Die Bundesregierung fördert auf diese Weise Exporte auch in Entwicklungs- und Schwellenländer mit autoritären Regierungen, bei denen der Schutz der Menschenrechte nicht hoch im Kurs steht. Einige solcher Projekte aus den Jahren 2009 und 2011 interessieren die Bürgerrechtsorganisationen besonders.

So sicherte die Bundesregierung den deutschen Beitrag am Bau einer Baumwollspinnerei in Tadschikistan ab. In Weißrussland und der Ukraine wurden Anlagen zur Herstellung von Granulat und Industriegarnen gefördert. Weitere potenziell kritische Bauprojekte liegen in Kasachstan (Fabrik für Ferrochrom), in Abu Dhabi (Aluminiumfabrik), Vietnam (Kohlekraftwerk) und Mauretanien (Eisenerzbergbau). Eine wichtige Frage ist immer, ob die Anwohner solcher Anlagen vertrieben oder geschädigt werden.

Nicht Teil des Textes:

File: src/rtl/ram_burst_ctrl.sv
// ram_burst_ctrl: valid/ready burst master port in, one RAM access per cycle out (cen/wen/addr/din), registered read return with rdata_valid, done pulse per transaction
module ram_burst_ctrl
  import ram_ctrl_pkg::*;
#(
  parameter int ADDR_W = ram_ctrl_pkg::ADDR_W,
  parameter int DATA_W = ram_ctrl_pkg::DATA_W,
  parameter int LEN_W  = ram_ctrl_pkg::LEN_W
) (
  input  logic              clk,
  input  logic              reset,
  input  logic              req_valid,
  output logic              req_ready,
  input  logic              req_write,
  input  logic [ADDR_W-1:0] req_addr,
  input  logic [LEN_W-1:0]  req_len,
  input  logic [DATA_W-1:0] wdata,
  input  logic              wdata_valid,
  output logic              wdata_ready,
  output logic [DATA_W-1:0] rdata,
  output logic              rdata_valid,
  output logic              done,
  output logic              ram_cen,
  output logic              ram_wen,
  output logic [ADDR_W-1:0] ram_addr,
  output logic [DATA_W-1:0] ram_din,
  input  logic [DATA_W-1:0] ram_dout
);
  state_t            state, next;
  logic              load, advance, last, cen, rd_pending;
  logic [ADDR_W-1:0] cur_addr;
  burst_addr_gen #(.AW(ADDR_W), .LW(LEN_W)) u_addr (
    .clk       (clk),
    .reset     (reset),
    .load      (load),
    .advance   (advance),
    .load_addr (req_addr),
    .load_len  (req_len),
    .cur_addr  (cur_addr),
    .last      (last)
  );
  always_ff @(posedge clk) begin
    if (reset) begin
      state      <= IDLE;
      rd_pending <= 1'b0;
    end else begin
      state      <= next;
      rd_pending <= ram_cen & ~ram_wen;
    end
  end
  always_comb begin
    next        = state;
    req_ready   = 1'b0;
    wdata_ready = 1'b0;
    done        = 1'b0;
    cen         = 1'b0;
    ram_wen     = 1'b0;
    ram_addr    = '0;
    ram_din     = '0;
    load        = 1'b0;
    advance     = 1'b0;
    unique case (state)
      IDLE: begin
        req_ready = 1'b1;
        load      = req_valid;
        next      = req_valid ? (req_write ? WRITE : READ) : IDLE;
      end
      WRITE: begin
        wdata_ready = 1'b1;
        cen         = wdata_valid;
        ram_wen     = 1'b1;
        ram_addr    = cur_addr;
        ram_din     = wdata;
        advance     = wdata_valid;
        next        = (wdata_valid && last) ? DONE : WRITE;
      end
      READ: begin
        cen      = 1'b1;
        ram_addr = cur_addr;
        advance  = 1'b1;
        next     = last ? RDRAIN : READ;
      end
      RDRAIN: next = DONE;
      DONE: begin
        done = 1'b1;
        next = IDLE;
      end
      default: next = IDLE;
    endcase
  end
  assign ram_cen     = cen & ~reset;
  assign rdata_valid = rd_pending;
  assign rdata       = rd_pending ? ram_dout : '0;
endmodule
### config.mk
export PLATFORM = sky130hd
export DESIGN_NAME = banyan_dst_gen
export DESIGN_NICKNAME = d
export VERILOG_FILES = /design/src/rtl/stream_packer_pkg.sv /design/src/rtl/prefix_count.sv /design/src/rtl/banyan_dst_gen.sv
export SDC_FILE = /design/constraint.sdc
export NUM_CORES = 1
export LEC_CHECK = 0
export ABC_AREA = 1
export CORE_MARGIN = 2
export CORE_UTILIZATION = 40
export DETAILED_ROUTE_END_ITERATION = 10
export PLACE_DENSITY = 0.88
export SLEW_MARGIN = 5
export SYNTH_ARGS = -nofsm -noshare
export SYNTH_HDL_FRONTEND = slang
export SYNTH_SLANG_ARGS = --single-unit
### constraint.sdc
create_clock -name clk -period 3.1 [get_ports clk]
set_input_delay 0.62 -clock clk [delete_from_list [all_inputs] [get_ports clk]]
set_output_delay 0.62 -clock clk [all_outputs]
set_load 0.05 [all_outputs]
### src/rtl/stream_packer_pkg.sv
// Shared stream-packer definitions: default lane geometry, the exclusive prefix
// popcount helper, and the per-lane tuple type used by the sw2 wiring.
package stream_packer_pkg;

    localparam int unsigned DEF_NLANES = 4;
    localparam int unsigned DEF_DWIDTH = 8;
    localparam int unsigned DEF_AWIDTH = $clog2(DEF_NLANES);
    // Widest keep vector popcount_below accepts; callers zero-extend into it.
    localparam int unsigned MAX_LANES  = 64;

    typedef struct packed {
        logic [DEF_DWIDTH-1:0] data;
        logic [DEF_AWIDTH-1:0] dst;
        logic                  vld;
    } lane_t;

    // Number of set bits in keep[idx-1:0]; zero for idx == 0.
    function automatic int unsigned popcount_below(input logic [MAX_LANES-1:0] keep,
                                                   input int unsigned idx);
        int unsigned cnt;
        cnt = 0;
        for (int unsigned i = 0; i < MAX_LANES; i++) begin
            if (i < idx && keep[i]) begin
                cnt = cnt + 1;
            end
        end
        return cnt;
    endfunction

endpackage

### src/rtl/prefix_count.sv
// Combinational exclusive prefix popcount: per-lane rank of each lane among the
// kept lanes below it, plus the total number of kept lanes.
module prefix_count
    import stream_packer_pkg::*;
#(
    parameter int unsigned NLANES = 4,
    localparam int unsigned AWIDTH = $clog2(NLANES)
) (
    input  logic [NLANES-1:0]        keep,
    output logic [NLANES*AWIDTH-1:0] rank,
    output logic [AWIDTH:0]          total
);

    logic [MAX_LANES-1:0] keep_ext;

    always_comb begin
        keep_ext = MAX_LANES'(keep);
        rank     = '0;
        for (int unsigned i = 0; i < NLANES; i++) begin
            rank[i*AWIDTH +: AWIDTH] = AWIDTH'(popcount_below(keep_ext, i));
        end
        total = (AWIDTH+1)'(popcount_below(keep_ext, NLANES));
    end

endmodule
`config.mk`:
```
export PLATFORM = sky130hd
export DESIGN_NAME = moving_msg_scroller
export DESIGN_NICKNAME = d
export VERILOG_FILES = /design/src/rtl/moving_msg_scroller.sv
export SDC_FILE = /design/constraint.sdc
export NUM_CORES = 1
export LEC_CHECK = 0
export ABC_AREA = 0
export BUFFER_PORTS_ARGS = -buffer_cell sky130_fd_sc_hd__buf_2
export CORE_ASPECT_RATIO = 2
export CORE_UTILIZATION = 40
export CTS_CLUSTER_SIZE = 24
export DETAILED_ROUTE_END_ITERATION = 10
export HOLD_SLACK_MARGIN = 0.05
export PLACE_DENSITY = 0.76
export SYNTH_ARGS = -nofsm -noshare
export SYNTH_HDL_FRONTEND = slang
export SYNTH_SLANG_ARGS = --single-unit
```
`constraint.sdc`:
```
create_clock -name clk -period 6.5 [get_ports clk]
set_input_delay 0 -clock clk [delete_from_list [all_inputs] [get_ports clk]]
set_output_delay 0 -clock clk [all_outputs]
set_load 0.1 [all_outputs]
```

Das Bundeswirtschaftsministerium weigert sich jedoch, den Organisationen die entsprechenden Prüfberichte zu schicken. „Der Antrag auf Informationszugang wird abgelehnt“, heißt es in einem Schreiben des Ministeriums, das der taz vorliegt.

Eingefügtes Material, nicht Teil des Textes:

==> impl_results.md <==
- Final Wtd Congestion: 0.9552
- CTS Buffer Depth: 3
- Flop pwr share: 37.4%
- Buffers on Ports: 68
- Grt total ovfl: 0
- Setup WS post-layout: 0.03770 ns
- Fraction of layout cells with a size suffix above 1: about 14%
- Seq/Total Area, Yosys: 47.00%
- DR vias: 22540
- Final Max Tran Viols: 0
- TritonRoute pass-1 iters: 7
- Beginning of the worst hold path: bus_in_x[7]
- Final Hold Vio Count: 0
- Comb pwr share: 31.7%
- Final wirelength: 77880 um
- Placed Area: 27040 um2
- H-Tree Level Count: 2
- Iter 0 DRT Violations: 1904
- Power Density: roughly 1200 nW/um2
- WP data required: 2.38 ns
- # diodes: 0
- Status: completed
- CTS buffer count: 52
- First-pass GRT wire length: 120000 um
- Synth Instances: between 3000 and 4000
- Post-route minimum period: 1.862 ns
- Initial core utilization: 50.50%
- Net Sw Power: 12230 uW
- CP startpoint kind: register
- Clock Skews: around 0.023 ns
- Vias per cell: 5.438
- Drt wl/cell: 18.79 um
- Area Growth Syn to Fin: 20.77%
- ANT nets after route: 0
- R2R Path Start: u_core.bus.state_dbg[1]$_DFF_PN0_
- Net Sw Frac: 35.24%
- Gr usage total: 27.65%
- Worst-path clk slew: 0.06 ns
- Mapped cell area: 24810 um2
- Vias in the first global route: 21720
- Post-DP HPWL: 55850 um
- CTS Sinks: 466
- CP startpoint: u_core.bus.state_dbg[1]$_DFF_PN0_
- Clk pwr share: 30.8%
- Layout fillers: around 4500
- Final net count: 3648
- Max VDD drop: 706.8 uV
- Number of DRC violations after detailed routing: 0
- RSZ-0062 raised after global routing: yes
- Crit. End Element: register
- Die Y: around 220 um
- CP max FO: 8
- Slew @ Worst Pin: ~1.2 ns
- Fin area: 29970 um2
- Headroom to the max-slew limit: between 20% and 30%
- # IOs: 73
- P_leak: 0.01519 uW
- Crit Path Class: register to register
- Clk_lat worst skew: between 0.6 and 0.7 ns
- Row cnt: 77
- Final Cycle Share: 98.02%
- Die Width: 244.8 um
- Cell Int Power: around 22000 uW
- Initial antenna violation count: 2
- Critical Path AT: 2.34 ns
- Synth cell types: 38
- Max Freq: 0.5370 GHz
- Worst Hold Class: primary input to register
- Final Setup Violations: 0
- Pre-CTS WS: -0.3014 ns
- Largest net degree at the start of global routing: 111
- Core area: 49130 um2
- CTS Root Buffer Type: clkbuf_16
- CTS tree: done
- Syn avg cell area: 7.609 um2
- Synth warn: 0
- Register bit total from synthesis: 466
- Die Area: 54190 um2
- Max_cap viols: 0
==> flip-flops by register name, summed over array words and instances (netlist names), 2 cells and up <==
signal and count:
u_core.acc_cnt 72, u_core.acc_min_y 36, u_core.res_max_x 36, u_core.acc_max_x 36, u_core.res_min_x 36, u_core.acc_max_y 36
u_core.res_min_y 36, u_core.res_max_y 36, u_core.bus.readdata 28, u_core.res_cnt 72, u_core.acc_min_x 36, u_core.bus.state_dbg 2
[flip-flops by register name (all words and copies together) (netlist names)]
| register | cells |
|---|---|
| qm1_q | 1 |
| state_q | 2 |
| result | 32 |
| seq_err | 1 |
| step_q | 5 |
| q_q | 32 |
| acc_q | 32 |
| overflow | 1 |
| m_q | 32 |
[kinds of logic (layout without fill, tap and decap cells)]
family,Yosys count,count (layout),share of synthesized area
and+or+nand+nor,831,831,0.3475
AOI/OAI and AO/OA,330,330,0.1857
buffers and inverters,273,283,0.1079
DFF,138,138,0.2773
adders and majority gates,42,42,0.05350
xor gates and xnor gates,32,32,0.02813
==> config.mk <==
export PLATFORM = sky130hd
export DESIGN_NAME = serial_subtractor
export DESIGN_NICKNAME = d
export VERILOG_FILES = /design/src/rtl/alu_pkg.sv /design/src/rtl/sub_slice_cla.sv /design/src/rtl/serial_subtractor.sv
export SDC_FILE = /design/constraint.sdc
export NUM_CORES = 1
export LEC_CHECK = 0
export CAP_MARGIN = 10
export CORE_MARGIN = 8
export CORE_UTILIZATION = 50
export DETAILED_ROUTE_END_ITERATION = 10
export PLACE_DENSITY_LB_ADDON = 0.08
export SETUP_SLACK_MARGIN = 0.02
export SYNTH_ARGS = -nofsm -noshare
export SYNTH_HDL_FRONTEND = slang
export SYNTH_SLANG_ARGS = --single-unit
export TNS_END_PERCENT = 100
==> constraint.sdc <==
create_clock -name clk -period 5 [get_ports clk]
set_input_delay 1 -clock clk [delete_from_list [all_inputs] [get_ports clk]]
set_output_delay 1 -clock clk [all_outputs]
set_load 0.03 [all_outputs]
==> src/rtl/alu_pkg.sv <==
// Shared definitions for the multi-cycle ALU paths: default operand geometry and FSM state encoding.
package alu_pkg;

  localparam int WIDTH_DEF  = 32;
  localparam int SLICE_DEF  = 4;
  localparam int NUM_SLICES = WIDTH_DEF / SLICE_DEF;
  localparam int CNT_W      = (NUM_SLICES > 1) ? $clog2(NUM_SLICES) : 1;

  typedef enum logic [1:0] {
    IDLE = 2'd0,
    RUN  = 2'd1,
    DONE = 2'd2
  } state_e;

endpackage
### src/rtl/program_loader_word_assembler.sv
// ---------------------------------------------------------------------------
// word_assembler
// Collects little-endian bytes into 32-bit words. The first byte of a word
// ends up in bits 7:0. A lane counter tracks the byte position. When the
// last lane arrives, the complete word is presented combinationally
// together with word_valid, in the same cycle as that byte.
// Ports:
//   clock, reset  system clock, synchronous active-high reset
//   clear         FSM-requested clear of the partial word and lane counter
//   byte_valid    byte_in is a data byte accepted this cycle
//   byte_in       data byte
//   word_valid    high when byte_in completes a word
//   word          assembled word (valid with word_valid)
// ---------------------------------------------------------------------------
module word_assembler
    import processador_defs::*;
(
    input  logic        clock,
    input  logic        reset,
    input  logic        clear,
    input  logic        byte_valid,
    input  logic [7:0]  byte_in,
    output logic        word_valid,
    output logic [31:0] word
);

    localparam int HELD_BITS = 8 * (WORD_BYTES - 1);

    logic [LANE_BITS-1:0] lane;
    logic [HELD_BITS-1:0] held;

    // Only the first three bytes need to be stored. The fourth byte is
    // merged straight into the output word, so the word is ready on the
    // same cycle that its last byte arrives.
    always_ff @(posedge clock) begin
        if (reset || clear) begin
            lane <= '0;
            held <= '0;
        end else if (byte_valid) begin
            lane <= lane + LANE_BITS'(1);
            held <= {byte_in, held[HELD_BITS-1:8]};
        end
    end

    assign word_valid = byte_valid && (lane == LANE_BITS'(WORD_BYTES - 1));
    assign word       = {byte_in, held};

endmodule

### src/rtl/program_loader.sv
// ---------------------------------------------------------------------------
// program_loader
// Boot-time loader. It receives a length-prefixed, little-endian byte frame
// and writes the resulting 32-bit words to consecutive instruction-memory
// addresses, starting at 0. It holds Processador in reset until the image
// is complete.
// Optional feature macro: LOADER_CHECKSUM_EN. When it is defined, the frame
// carries a trailing checksum byte. The 8-bit sum of all frame bytes must
// be 0; if it is not, the load ends in the error state.
// Ports:
//   clock, reset  system clock, synchronous active-high reset
//   in_data       stream byte, accepted when in_valid & in_ready
//   in_valid      in_data is valid
//   in_ready      loader accepts a byte this cycle
//   mem_we        instruction-memory write strobe (one cycle per word)
//   mem_addr      word address (held between writes)
//   mem_wdata     write data (held between writes)
//   cpu_reset     reset to Processador, released only on a successful load
//   done          load completed (sticky until reset)
//   error         load aborted (sticky until reset)
// ---------------------------------------------------------------------------
module program_loader
    import processador_defs::*;
#(
    parameter int ADDR_WIDTH = ADDR_WIDTH_DEFAULT
) (
    input  logic                  clock,
    input  logic                  reset,
    input  logic [7:0]            in_data,
    input  logic                  in_valid,
    output logic                  in_ready,
    output logic                  mem_we,
    output logic [ADDR_WIDTH-1:0] mem_addr,
    output logic [31:0]           mem_wdata,
    output logic                  cpu_reset,
    output logic                  done,
    output logic                  error
);

    localparam logic [16:0] MAX_WORDS = 17'(1) << ADDR_WIDTH;

    loader_state_t         state;
    loader_state_t         next_state;
    logic [7:0]            len_lo;
    logic [15:0]           word_count;
    logic [15:0]           rx_count;
    logic [ADDR_WIDTH-1:0] word_idx;
    logic                  accept;
    logic                  data_byte;
    logic                  asm_clear;
    logic                  word_valid;
    logic [31:0]           word;
    logic                  last_word;

    assign accept    = in_valid && in_ready;
    assign data_byte = accept && (state == ST_DATA);
    assign asm_clear = (state != ST_DATA);
    assign rx_count  = {in_data, len_lo};

    // Compare in 17 bits so that a full memory (N = 2^ADDR_WIDTH) is
    // still detected correctly when word_idx is about to wrap.
    assign last_word = ((17'(word_idx) + 17'd1) == {1'b0, word_count});

`ifdef LOADER_CHECKSUM_EN
    logic [7:0] sum;
    logic [7:0] sum_next;

    assign sum_next = sum + in_data;

    // The running sum covers every accepted byte, including the
    // checksum byte itself.
    always_ff @(posedge clock) begin
        if (reset) begin
            sum <= '0;
        end else if (accept) begin
            sum <= sum_next;
        end
    end
`endif

    word_assembler u_word_assembler (
        .clock      (clock),
        .reset      (reset),
        .clear      (asm_clear),
        .byte_valid (data_byte),
        .byte_in    (in_data),
        .word_valid (word_valid),
        .word       (word)
    );

    always_ff @(posedge clock) begin
        if (reset) begin
            state <= ST_LEN_LO;
        end else begin
            state <= next_state;
        end
    end

    // in_ready is also forced low during reset, so that the reset cycle
    // itself never advertises acceptance.
    always_comb begin
        next_state = state;
        in_ready   = 1'b0;
        case (state)
            ST_LEN_LO: begin
                in_ready = !reset;
                if (accept) next_state = ST_LEN_HI;
            end
            ST_LEN_HI: begin
                in_ready = !reset;
                if (accept) begin
                    if ({1'b0, rx_count} > MAX_WORDS) begin
                        next_state = ST_ERR;
                    end else if (rx_count == 16'd0) begin
`ifdef LOADER_CHECKSUM_EN
                        next_state = ST_CHK;
`else
                        next_state = ST_DONE;
`endif
                    end else begin
                        next_state = ST_DATA;
                    end
                end
            end
            ST_DATA: begin
                in_ready = !reset;
                if (word_valid && last_word) begin
`ifdef LOADER_CHECKSUM_EN
                    next_state = ST_CHK;
`else
                    next_state = ST_DONE;
`endif
                end
            end
`ifdef LOADER_CHECKSUM_EN
            ST_CHK: begin
                in_ready = !reset;
                if (accept) next_state = (sum_next == 8'd0) ? ST_DONE : ST_ERR;
            end
`endif
            ST_DONE: next_state = ST_DONE;
            ST_ERR:  next_state = ST_ERR;
            default: next_state = ST_LEN_LO;
        endcase
    end

    // Frame counters and the registered memory write port. mem_addr and
    // mem_wdata change only on a write, so they hold their values between
    // writes.
    always_ff @(posedge clock) begin
        if (reset) begin
            len_lo     <= '0;
            word_count <= '0;
            word_idx   <= '0;
            mem_we     <= 1'b0;
            mem_addr   <= '0;
            mem_wdata  <= '0;
        end else begin
            mem_we <= word_valid;
            if (word_valid) begin
                mem_addr  <= word_idx;
                mem_wdata <= word;
                word_idx  <= word_idx + ADDR_WIDTH'(1);
            end
            if (accept && (state == ST_LEN_LO)) len_lo <= in_data;
            if (accept && (state == ST_LEN_HI)) word_count <= rx_count;
        end
    end

    assign done      = (state == ST_DONE);
    assign error     = (state == ST_ERR);
    assign cpu_reset = (state != ST_DONE);

endmodule

### config.mk
export PLATFORM = sky130hd
export DESIGN_NAME = program_loader
export DESIGN_NICKNAME = d
export VERILOG_FILES = /design/src/rtl/program_loader_pkg.sv /design/src/rtl/program_loader_word_assembler.sv /design/src/rtl/program_loader.sv
export SDC_FILE = /design/constraint.sdc
export NUM_CORES = 1
export LEC_CHECK = 0
export CORE_MARGIN = 10
export CORE_UTILIZATION = 54
export DETAILED_ROUTE_END_ITERATION = 10
export MAX_ROUTING_LAYER = met4
export PLACE_DENSITY = 0.9
export SYNTH_ARGS = -nofsm -noshare
export SYNTH_HDL_FRONTEND = slang
export SYNTH_SLANG_ARGS = --single-unit
### constraint.sdc
create_clock -name clock -period 2.2 [get_ports clock]
set_input_delay 0.55 -clock clock [delete_from_list [all_inputs] [get_ports clock]]
set_output_delay 0.55 -clock clock [all_outputs]
set_load 0.05 [all_outputs]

Die Beamten berufen sich unter anderem auf den Paragrafen 3 des Informationsfreiheitsgesetzes. Auskünfte würden beispielsweise dann nicht erteilt, wenn die „internationalen Beziehungen“ Deutschlands oder die „Vertraulichkeit von Verhandlungen“ beeinträchtigt würden.

Das wollen die Organisationen nicht hinnehmen. Ihr Argument: Die Öffentlichkeit könne nicht überprüfen, ob die Bundesregierung den Schutz der Menschenrechte ernst nehme, zu dem sie auch international verpflichtet sei.